プロバイオティクスと健康の関わりについて考える

プロバイオティクスと健康の関わりについて考える


 近年、腸内細菌をはじめとするヒトと共生する微生物についての関心が急速に高まりつつあります。
しかし、このような微生物は整腸薬として古くから便秘や下痢の症状の治療薬として処方されているというような事実もありますので、食品やサプリメントによって近年になって注目されてきたのではなく、医薬品として臨床応用の結果としてすでに馴染みのあるものでもあるのです。

そのような流れの中、腸内細菌だけでなく皮膚や口腔内の領域さらにはメンタルヘルスに至るまで様々な臨床領域においてプロバイオティクスの利用が検討され始めています。

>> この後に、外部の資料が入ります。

**src/rtl/pfm_pkg.sv**
```systemverilog
// Package for the packet field match cell.
// Holds the verdict encoding that the verdict stage uses internally.
package pfm_pkg;

    // Verdict of one packet evaluation.
    typedef enum logic [1:0] {
        VERD_NONE  = 2'd0,
        VERD_MATCH = 2'd1,
        VERD_MISS  = 2'd2,
        VERD_OOB   = 2'd3
    } verdict_e;

endpackage

```
**src/rtl/pfm_cfg_reg.sv**
```systemverilog
// Configuration holder for the match cell.
// Takes a settings write only between packets and only when the length
// is legal. Precomputes the index of the last field byte and the
// alignment flag, so the stream path needs no arithmetic on the settings.
// Assumes WORD_BYTES is a power of two.
module pfm_cfg_reg #(
    parameter int OFS_W       = 8,
    parameter int FIELD_BYTES = 4,
    parameter int WORD_BYTES  = 4,
    parameter int LEN_W       = $clog2(FIELD_BYTES + 1),
    parameter int DATA_W      = 8 * FIELD_BYTES,
    parameter int END_W       = OFS_W + 1
) (
    input  logic              clk,
    input  logic              rst_n,
    input  logic              wr_en,
    input  logic              pkt_open,
    input  logic              beat,
    input  logic [OFS_W-1:0]  wr_offset,
    input  logic [LEN_W-1:0]  wr_len,
    input  logic [DATA_W-1:0] wr_mask,
    input  logic [DATA_W-1:0] wr_value,
    output logic [OFS_W-1:0]  cur_offset,
    output logic [END_W-1:0]  cur_last,
    output logic [DATA_W-1:0] cur_mask,
    output logic [DATA_W-1:0] cur_value,
    output logic              cur_misalign
);

    localparam int ALIGN_W = $clog2(WORD_BYTES);

    logic             len_ok;
    logic             accept;
    logic [END_W-1:0] new_last;
    logic             new_misalign;

    // Decide whether this write is legal and may be taken now.
    always_comb begin
        len_ok   = (wr_len != '0) && (int'(wr_len) <= FIELD_BYTES);
        accept   = wr_en && len_ok && !pkt_open && !beat;
        new_last = END_W'(wr_offset) + END_W'(wr_len) - END_W'(1);
    end

    // Alignment test; word size one means every offset is aligned.
    generate
        if (ALIGN_W == 0) begin : g_no_align
            assign new_misalign = 1'b0;
        end else begin : g_align
            assign new_misalign = |wr_offset[ALIGN_W-1:0];
        end
    endgenerate

    // Hold the settings; reset gives offset 0, length 1, mask 0, value 0.
    always_ff @(posedge clk) begin
        if (!rst_n) begin
            cur_offset   <= '0;
            cur_last     <= '0;
            cur_mask     <= '0;
            cur_value    <= '0;
            cur_misalign <= 1'b0;
        end else if (accept) begin
            cur_offset   <= wr_offset;
            cur_last     <= new_last;
            cur_mask     <= wr_mask;
            cur_value    <= wr_value;
            cur_misalign <= new_misalign;
        end
    end

endmodule

```
**src/rtl/pfm_byte_tracker.sv**
```systemverilog
// Packet framing tracker.
// Tracks whether a packet is open and gives each accepted byte its index
// from the start byte. A byte presented with no packet open and no start
// marker is not accepted. A start marker always opens a new packet.
// The index saturates at its maximum.
module pfm_byte_tracker #(
    parameter int CNT_W = 16
) (
    input  logic             clk,
    input  logic             rst_n,
    input  logic             byte_valid,
    input  logic             sop,
    input  logic             eop,
    output logic             pkt_open,
    output logic             beat,
    output logic             last_beat,
    output logic [CNT_W-1:0] idx
);

    localparam logic [CNT_W-1:0] IDX_MAX = '1;

    logic [CNT_W-1:0] next_idx;

    // Classify the current cycle and give the index of the current byte.
    always_comb begin
        beat      = byte_valid && (sop || pkt_open);
        last_beat = beat && eop;
        idx       = sop ? '0 : next_idx;
    end

    // Advance the packet state on each accepted byte.
    always_ff @(posedge clk) begin
        if (!rst_n) begin
            pkt_open <= 1'b0;
            next_idx <= '0;
        end else if (beat) begin
            pkt_open <= !eop;
            next_idx <= (idx == IDX_MAX) ? idx : idx + CNT_W'(1);
        end
    end

endmodule

```
**src/rtl/pfm_field_capture.sv**
```systemverilog
// Field window capture.
// Shifts in the bytes whose index falls between the offset and the last
// field index, first byte ending up most significant. The start byte
// clears the collected field. The next-state value is also given out, so
// that the byte arriving with the end marker is part of the verdict.
module pfm_field_capture #(
    parameter int CNT_W  = 16,
    parameter int OFS_W  = 8,
    parameter int END_W  = OFS_W + 1,
    parameter int DATA_W = 32
) (
    input  logic              clk,
    input  logic              rst_n,
    input  logic              beat,
    input  logic              sop,
    input  logic [CNT_W-1:0]  idx,
    input  logic [OFS_W-1:0]  cur_offset,
    input  logic [END_W-1:0]  cur_last,
    input  logic [7:0]        byte_data,
    output logic [DATA_W-1:0] field_next
);

    logic [DATA_W-1:0] field_q;
    logic [DATA_W-1:0] base;
    logic              in_win;

    // Work out whether this byte is in the window and form the next field.
    always_comb begin
        in_win = (idx >= CNT_W'(cur_offset)) && (idx <= CNT_W'(cur_last));
        base   = sop ? '0 : field_q;
        if (beat && in_win) begin
            field_next = {base[DATA_W-9:0], byte_data};
        end else if (beat) begin
            field_next = base;
        end else begin
            field_next = field_q;
        end
    end

    // Store the collected field between bytes.
    always_ff @(posedge clk) begin
        if (!rst_n) begin
            field_q <= '0;
        end else begin
            field_q <= field_next;
        end
    end

endmodule

```
**src/rtl/pfm_verdict.sv**
```systemverilog
// Verdict stage.
// On the end byte, compares the packet length with the last field index,
// then the masked field with the value, and registers a one-cycle verdict.
// The bounds test takes priority, so an out-of-bounds field never matches.
module pfm_verdict
    import pfm_pkg::*;
#(
    parameter int CNT_W  = 16,
    parameter int END_W  = 9,
    parameter int DATA_W = 32
) (
    input  logic              clk,
    input  logic              rst_n,
    input  logic              last_beat,
    input  logic [CNT_W-1:0]  idx,
    input  logic [END_W-1:0]  cur_last,
    input  logic [DATA_W-1:0] cur_mask,
    input  logic [DATA_W-1:0] cur_value,
    input  logic              cur_misalign,
    input  logic [DATA_W-1:0] field_next,
    output logic              res_hit,
    output logic              res_miss,
    output logic              res_oob,
    output logic              res_misalign
);

    verdict_e verd;

    // Bounds first, then the masked compare; no verdict off the end byte.
    always_comb begin
        if (!last_beat) begin
            verd = VERD_NONE;
        end else if (CNT_W'(cur_last) > idx) begin
            verd = VERD_OOB;
        end else if ((field_next & cur_mask) == cur_value) begin
            verd = VERD_MATCH;
        end else begin
            verd = VERD_MISS;
        end
    end

    // Register the verdict for exactly one cycle.
    always_ff @(posedge clk) begin
        if (!rst_n) begin
            res_hit      <= 1'b0;
            res_miss     <= 1'b0;
            res_oob      <= 1'b0;
            res_misalign <= 1'b0;
        end else begin
            res_hit      <= (verd == VERD_MATCH);
            res_miss     <= (verd == VERD_MISS);
            res_oob      <= (verd == VERD_OOB);
            res_misalign <= last_beat && cur_misalign;
        end
    end

endmodule

```
**src/rtl/pfm_match_cell.sv**
```systemverilog
// Packet header field match cell, top level.
// Joins the settings holder, the framing tracker, the window capture and
// the verdict stage. Assumes one byte per cycle at most and that CNT_W is
// at least OFS_W + 1.
module pfm_match_cell #(
    parameter int OFS_W       = 8,
    parameter int FIELD_BYTES = 4,
    parameter int WORD_BYTES  = 4,
    parameter int CNT_W       = 16,
    parameter int LEN_W       = $clog2(FIELD_BYTES + 1),
    parameter int DATA_W      = 8 * FIELD_BYTES
) (
    input  logic              clk,
    input  logic              rst_n,
    input  logic              cfg_we,
    input  logic [OFS_W-1:0]  cfg_offset,
    input  logic [LEN_W-1:0]  cfg_len,
    input  logic [DATA_W-1:0] cfg_mask,
    input  logic [DATA_W-1:0] cfg_value,
    input  logic              in_valid,
    input  logic              in_sop,
    input  logic              in_eop,
    input  logic [7:0]        in_data,
    output logic              hit,
    output logic              miss,
    output logic              oob,
    output logic              misaligned
);

    localparam int END_W = OFS_W + 1;

    logic              pkt_open;
    logic              beat;
    logic              last_beat;
    logic [CNT_W-1:0]  idx;
    logic [OFS_W-1:0]  cur_offset;
    logic [END_W-1:0]  cur_last;
    logic [DATA_W-1:0] cur_mask;
    logic [DATA_W-1:0] cur_value;
    logic              cur_misalign;
    logic [DATA_W-1:0] field_next;

    pfm_cfg_reg #(
        .OFS_W(OFS_W), .FIELD_BYTES(FIELD_BYTES), .WORD_BYTES(WORD_BYTES),
        .LEN_W(LEN_W), .DATA_W(DATA_W), .END_W(END_W)
    ) u_cfg (
        .clk(clk), .rst_n(rst_n), .wr_en(cfg_we), .pkt_open(pkt_open),
        .beat(beat), .wr_offset(cfg_offset), .wr_len(cfg_len),
        .wr_mask(cfg_mask), .wr_value(cfg_value), .cur_offset(cur_offset),
        .cur_last(cur_last), .cur_mask(cur_mask), .cur_value(cur_value),
        .cur_misalign(cur_misalign)
    );

    pfm_byte_tracker #(.CNT_W(CNT_W)) u_trk (
        .clk(clk), .rst_n(rst_n), .byte_valid(in_valid), .sop(in_sop),
        .eop(in_eop), .pkt_open(pkt_open), .beat(beat),
        .last_beat(last_beat), .idx(idx)
    );

    pfm_field_capture #(
        .CNT_W(CNT_W), .OFS_W(OFS_W), .END_W(END_W), .DATA_W(DATA_W)
    ) u_cap (
        .clk(clk), .rst_n(rst_n), .beat(beat), .sop(in_sop), .idx(idx),
        .cur_offset(cur_offset), .cur_last(cur_last), .byte_data(in_data),
        .field_next(field_next)
    );

    pfm_verdict #(.CNT_W(CNT_W), .END_W(END_W), .DATA_W(DATA_W)) u_ver (
        .clk(clk), .rst_n(rst_n), .last_beat(last_beat), .idx(idx),
        .cur_last(cur_last), .cur_mask(cur_mask), .cur_value(cur_value),
        .cur_misalign(cur_misalign), .field_next(field_next),
        .res_hit(hit), .res_miss(miss), .res_oob(oob),
        .res_misalign(misaligned)
    );

endmodule

```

例えば、口腔内での一番のリスクは、虫歯と言われるミュータンス菌などによるう触やジンジバリスなどによる歯周病と言われています。

この分野でも、Lactobacillus reuteriやL.rhamnosus ,L.salivariusなどの乳酸桿菌がプロバイオティクスとして利用され、歯周病の原因菌の減少や歯肉炎の臨床症状の軽減が報告されているという話があります。

 このケースも、「腸内環境の乱れを整える」というような言葉に代表されるように、口腔内環境と呼ばれる口腔内菌叢のバランスが整うことによってこのような効果があるというように考えられています。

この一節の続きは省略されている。